I have some code that works well computing term frequency on a chosen list using the counter class import.
from collections import Counter
terms=['the', 'fox', 'the', 'quick', 'fox', 'jumps', 'over', 'the', 'lazy', 'dog']
tf = Counter(terms)
print(tf)
The existing code works great but I am wondering what would be the leanest way to achieve the same result strictly using a bag/multiset ADT without the help of the python counter class.
I have spent several days experimenting with code and looking on other forums without much success.
You can use a single dictionary comprehension:
terms=['the', 'fox', 'the', 'quick', 'fox', 'jumps', 'over', 'the', 'lazy', 'dog']

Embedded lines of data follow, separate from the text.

$ cat config.mk
export PLATFORM = sky130hd
export DESIGN_NAME = trpk_reduce
export DESIGN_NICKNAME = d
export VERILOG_FILES = /design/src/hdl/trpk_pkg.sv /design/src/hdl/trpk_reduce.sv
export SDC_FILE = /design/constraint.sdc
export NUM_CORES = 1
export LEC_CHECK = 0
export BUFFER_PORTS_ARGS = -buffer_cell sky130_fd_sc_hd__buf_4
export CAP_MARGIN = 20
export CELL_PAD_IN_SITES_DETAIL_PLACEMENT = 0
export CELL_PAD_IN_SITES_GLOBAL_PLACEMENT = 1
export CORE_MARGIN = 2
export CORE_UTILIZATION = 45
export DETAILED_ROUTE_END_ITERATION = 7
export PLACE_DENSITY = 0.88
export SLEW_MARGIN = 25
export SYNTH_ARGS = -nofsm -noshare
export SYNTH_HDL_FRONTEND = slang
export SYNTH_SLANG_ARGS = --single-unit
$ cat constraint.sdc
create_clock -name clock -period 9.47 [get_ports clock]
set_input_delay 1.894 -clock clock [delete_from_list [all_inputs] [get_ports clock]]
set_output_delay 1.894 -clock clock [all_outputs]
set_load 0.01 [all_outputs]
$ cat src/hdl/trpk_pkg.sv
// Package with shared types and constants for the pivot kinematics unit.
`timescale 1ns / 1ps
package trpk_pkg;

   // One full turn and one quarter turn in Q16.16 degrees.
   localparam logic [24:0] TURN_Q16    = 25'd23592960;
   localparam logic [22:0] QUARTER_Q16 = 23'd5898240;

   // CORDIC start value (gain compensation) in Q2.30.
   localparam logic signed [33:0] GAIN_Q30 = 34'sd652032874;
   localparam logic signed [63:0] HALF_Q30 = 64'sd536870912;

   // Reset value of the pivot length, 250.0 mm.
   localparam logic [30:0] PIVOT_RESET = 31'd16384000;

   // Operation codes.
   localparam logic OP_FORWARD = 1'b0;
   localparam logic OP_INVERSE = 1'b1;

   // Payload that travels beside the CORDIC cells.
   typedef struct packed {
      logic              op;
      logic signed [31:0] x;
      logic signed [31:0] y;
      logic signed [31:0] z;
      logic signed [31:0] a;
      logic signed [31:0] b;
      logic signed [31:0] c;
      logic signed [31:0] u;
      logic signed [31:0] v;
      logic signed [31:0] w;
      logic [1:0]        qb;
      logic [1:0]        qc;
   } side_type;

   // Arctangent of 2^-i in Q16.16 degrees.
   function automatic logic signed [23:0] arc_tab(input logic [5:0] i);
      logic signed [23:0] r;
      begin
         case (i)
            6'd0: r = 24'sd2949120;
            6'd1: r = 24'sd1740967;
            6'd2: r = 24'sd919879;
            6'd3: r = 24'sd466945;
            6'd4: r = 24'sd234379;
            6'd5: r = 24'sd117304;
            6'd6: r = 24'sd58666;
            6'd7: r = 24'sd29335;
            6'd8: r = 24'sd14668;
            6'd9: r = 24'sd7334;
            6'd10: r = 24'sd3667;
            6'd11: r = 24'sd1833;
            6'd12: r = 24'sd917;
            6'd13: r = 24'sd458;
            6'd14: r = 24'sd229;
            6'd15: r = 24'sd115;
            6'd16: r = 24'sd57;
            6'd17: r = 24'sd29;
            6'd18: r = 24'sd14;
            6'd19: r = 24'sd7;
            6'd20: r = 24'sd4;
            6'd21: r = 24'sd2;
            6'd22: r = 24'sd1;
            default: r = 24'sd0;
         endcase
         return r;
      end
   endfunction

endpackage

$ cat src/hdl/trpk_reduce.sv
// Angle reduction stages: modulo 360 and split into quadrant and rest.
`timescale 1ns / 1ps
module trpk_reduce (
   input  logic                clock,
   input  logic signed [31:0]  ang_i,
   output logic [1:0]          quad_o,
   output logic signed [24:0]  rest_o
);
   // Reduction is a registered pipeline: the quotient by 360 through a reciprocal
   // multiply, then a correcting subtract and the quadrant split.
   // The reciprocal is rounded down, so the quotient estimate may be low by one.
   localparam logic [33:0] RECIP = 34'd11650; // floor(2^38 / 23592960)

   logic signed [31:0] ang_ff;
   logic [31:0]        mag;
   logic [63:0]        prod;
   logic [7:0]         qest_in, qest_ff;
   logic signed [31:0] ang2_ff;
   logic signed [33:0] r0;
   logic signed [33:0] r1;
   logic [1:0]         quad_in;
   logic signed [24:0] rest_in;
   logic [1:0]         quad_ff;
   logic signed [24:0] rest_ff;

   // Floor quotient of the angle by a turn, computed on the offset value.
   always_comb begin
      mag     = ang_i ^ 32'h8000_0000; // ang + 2^31, unsigned
      prod    = 64'(mag) * 64'(RECIP);
      qest_in = prod[45:38];
   end

   always_ff @(posedge clock) begin
      qest_ff <= qest_in;
      ang2_ff <= ang_i;
   end

   // Remainder of (ang + 2^31), then remove the offset's own remainder.
   always_comb begin
      r0 = 34'({1'b0, ang2_ff ^ 32'h8000_0000})
           - 34'(qest_ff) * 34'(trpk_pkg::TURN_Q16);
      if (r0 >= 34'(trpk_pkg::TURN_Q16)) r0 = r0 - 34'(trpk_pkg::TURN_Q16);
      if (r0 >= 34'(trpk_pkg::TURN_Q16)) r0 = r0 - 34'(trpk_pkg::TURN_Q16);
      // 2^31 mod 23592960 is 2^31 - 91 * 23592960 = 524288.
      r1 = r0 - 34'sd524288;
      if (r1 < 0) r1 = r1 + 34'(trpk_pkg::TURN_Q16);
      if (r1 >= 34'sd17694720) begin
         quad_in = 2'd3;
         rest_in = 25'(r1 - 34'sd17694720);
      end else if (r1 >= 34'sd11796480) begin
         quad_in = 2'd2;
         rest_in = 25'(r1 - 34'sd11796480);
      end else if (r1 >= 34'(trpk_pkg::QUARTER_Q16)) begin
         quad_in = 2'd1;
         rest_in = 25'(r1 - 34'(trpk_pkg::QUARTER_Q16));
      end else begin
         quad_in = 2'd0;
         rest_in = 25'(r1);
      end
   end

   always_ff @(posedge clock) begin
      quad_ff <= quad_in;
      rest_ff <= rest_in;
   end

   assign quad_o = quad_ff;
   assign rest_o = rest_ff;
endmodule
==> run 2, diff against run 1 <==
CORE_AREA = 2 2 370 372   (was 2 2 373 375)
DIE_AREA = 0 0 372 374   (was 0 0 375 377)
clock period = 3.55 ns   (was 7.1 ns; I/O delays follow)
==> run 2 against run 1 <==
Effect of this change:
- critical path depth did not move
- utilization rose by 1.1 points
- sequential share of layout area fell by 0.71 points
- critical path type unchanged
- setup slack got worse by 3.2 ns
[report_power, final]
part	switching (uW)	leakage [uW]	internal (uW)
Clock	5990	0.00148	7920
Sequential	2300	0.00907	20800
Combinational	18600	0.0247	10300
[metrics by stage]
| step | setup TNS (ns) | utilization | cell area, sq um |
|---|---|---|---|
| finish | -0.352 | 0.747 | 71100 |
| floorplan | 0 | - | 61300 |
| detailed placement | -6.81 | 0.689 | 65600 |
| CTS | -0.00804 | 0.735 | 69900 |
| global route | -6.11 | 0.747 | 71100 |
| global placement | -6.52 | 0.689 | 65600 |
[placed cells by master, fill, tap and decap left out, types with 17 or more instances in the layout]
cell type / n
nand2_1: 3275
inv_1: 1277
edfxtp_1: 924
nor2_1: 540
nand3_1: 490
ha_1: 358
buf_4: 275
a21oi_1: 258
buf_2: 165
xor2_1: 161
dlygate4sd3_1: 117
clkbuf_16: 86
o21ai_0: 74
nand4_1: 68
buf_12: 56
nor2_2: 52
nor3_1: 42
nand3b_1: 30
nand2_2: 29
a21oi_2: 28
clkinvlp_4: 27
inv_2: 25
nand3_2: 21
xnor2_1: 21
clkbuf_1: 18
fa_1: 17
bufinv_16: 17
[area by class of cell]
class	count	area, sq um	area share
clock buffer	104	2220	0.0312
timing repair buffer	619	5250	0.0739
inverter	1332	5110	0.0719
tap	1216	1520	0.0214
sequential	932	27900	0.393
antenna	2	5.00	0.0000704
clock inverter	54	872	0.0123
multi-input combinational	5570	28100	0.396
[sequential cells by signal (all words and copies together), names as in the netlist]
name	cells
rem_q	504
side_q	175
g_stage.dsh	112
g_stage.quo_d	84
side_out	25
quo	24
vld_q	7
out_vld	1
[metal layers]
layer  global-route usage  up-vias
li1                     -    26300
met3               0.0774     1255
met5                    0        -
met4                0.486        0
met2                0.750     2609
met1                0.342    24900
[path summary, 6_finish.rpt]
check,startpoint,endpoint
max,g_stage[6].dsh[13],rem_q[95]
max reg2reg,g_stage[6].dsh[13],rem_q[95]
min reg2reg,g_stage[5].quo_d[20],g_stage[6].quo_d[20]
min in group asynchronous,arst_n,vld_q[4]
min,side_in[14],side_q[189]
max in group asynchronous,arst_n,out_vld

new_terms = {term:terms.count(term) for term in terms}
Output:
{'lazy': 1, 'over': 1, 'fox': 2, 'dog': 1, 'quick': 1, 'the': 3, 'jumps': 1}
using the multiset
:
import itertools
import multiset
final_data = [multiset.Multiset(list(b)) for a, b in itertools.groupby(sorted(terms))]
Output:
[Multiset({'dog': 1}), Multiset({'fox': 2}), Multiset({'jumps': 1}), Multiset({'lazy': 1}), Multiset({'over': 1}), Multiset({'quick': 1}), Multiset({'the': 3})]